It all started with performance issue while creating a batch order (Estimation part). I end up finding that
\Classes\PmfRecycledBpMissingCostCalc_Prod\runCalculationsForBpMissingCost
was taking a long time. I debug this while select and I saw that i was browsing ProdIds that were different then the where clause should filter. So I created a job to replicate and understand. Turns out that just changing the position of the where clause change the behavior. Below, you'll see that the first "while select" will scroll thru many ProdId, and the second "while select" will only browse the specified prodId (523464). I though those 2 syntax were equal!
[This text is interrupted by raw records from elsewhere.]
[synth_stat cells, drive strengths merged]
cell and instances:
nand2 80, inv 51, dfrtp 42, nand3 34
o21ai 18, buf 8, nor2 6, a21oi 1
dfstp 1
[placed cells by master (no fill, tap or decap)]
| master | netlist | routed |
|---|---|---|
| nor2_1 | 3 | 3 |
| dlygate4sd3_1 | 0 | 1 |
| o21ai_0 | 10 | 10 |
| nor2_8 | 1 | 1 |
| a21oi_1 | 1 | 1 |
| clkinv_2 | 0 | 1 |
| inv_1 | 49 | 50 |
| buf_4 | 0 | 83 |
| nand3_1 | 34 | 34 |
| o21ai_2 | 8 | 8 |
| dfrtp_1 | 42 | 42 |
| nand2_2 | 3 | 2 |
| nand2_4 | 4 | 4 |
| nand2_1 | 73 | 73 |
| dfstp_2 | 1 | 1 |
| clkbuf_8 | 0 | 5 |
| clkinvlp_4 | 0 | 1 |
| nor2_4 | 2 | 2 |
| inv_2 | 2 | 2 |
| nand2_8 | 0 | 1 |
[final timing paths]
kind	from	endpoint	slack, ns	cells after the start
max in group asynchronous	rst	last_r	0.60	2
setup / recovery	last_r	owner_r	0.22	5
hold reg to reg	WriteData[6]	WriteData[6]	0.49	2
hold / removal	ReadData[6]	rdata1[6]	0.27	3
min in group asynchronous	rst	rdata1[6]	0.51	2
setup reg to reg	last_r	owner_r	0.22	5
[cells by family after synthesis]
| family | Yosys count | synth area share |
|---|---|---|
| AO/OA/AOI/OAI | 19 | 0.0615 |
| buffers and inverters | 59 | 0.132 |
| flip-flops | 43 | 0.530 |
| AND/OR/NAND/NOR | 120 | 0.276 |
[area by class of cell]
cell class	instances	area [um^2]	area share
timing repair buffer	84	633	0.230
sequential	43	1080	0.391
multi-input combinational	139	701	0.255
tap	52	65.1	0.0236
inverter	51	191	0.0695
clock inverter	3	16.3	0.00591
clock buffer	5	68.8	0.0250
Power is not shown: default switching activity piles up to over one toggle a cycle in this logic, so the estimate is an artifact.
PmfProdCoBy pmfProdCoBy; PmfCoByProdCalcTrans pmfCoByProdCalcTrans; BOMCalcProd_PmfCoByProduct byProductCalc; while select pmfProdCoBy notexists join pmfCoByProdCalcTrans where pmfProdCoBy.ProdId == '523464' && pmfCoByProdCalcTrans.PmfIdRefCoByRecId == pmfProdCoBy.RecId { info(pmfProdCoBy.ProdId); } warning("2 where"); while select pmfProdCoBy where pmfProdCoBy.ProdId == '523464' notexists join pmfCoByProdCalcTrans where pmfCoByProdCalcTrans.PmfIdRefCoByRecId == pmfProdCoBy.RecId { info(pmfProdCoBy.ProdId); }
I don't know how this is translated to T-SQL, but from Ax point of view it looks the same. Can someone explain this?
Second question : Browsing all those ProdId, like the first while do, is this then intended purpose of runCalculationsForBpMissingCost? Because I don't see why you would browse all those prodId to Estimate only 1.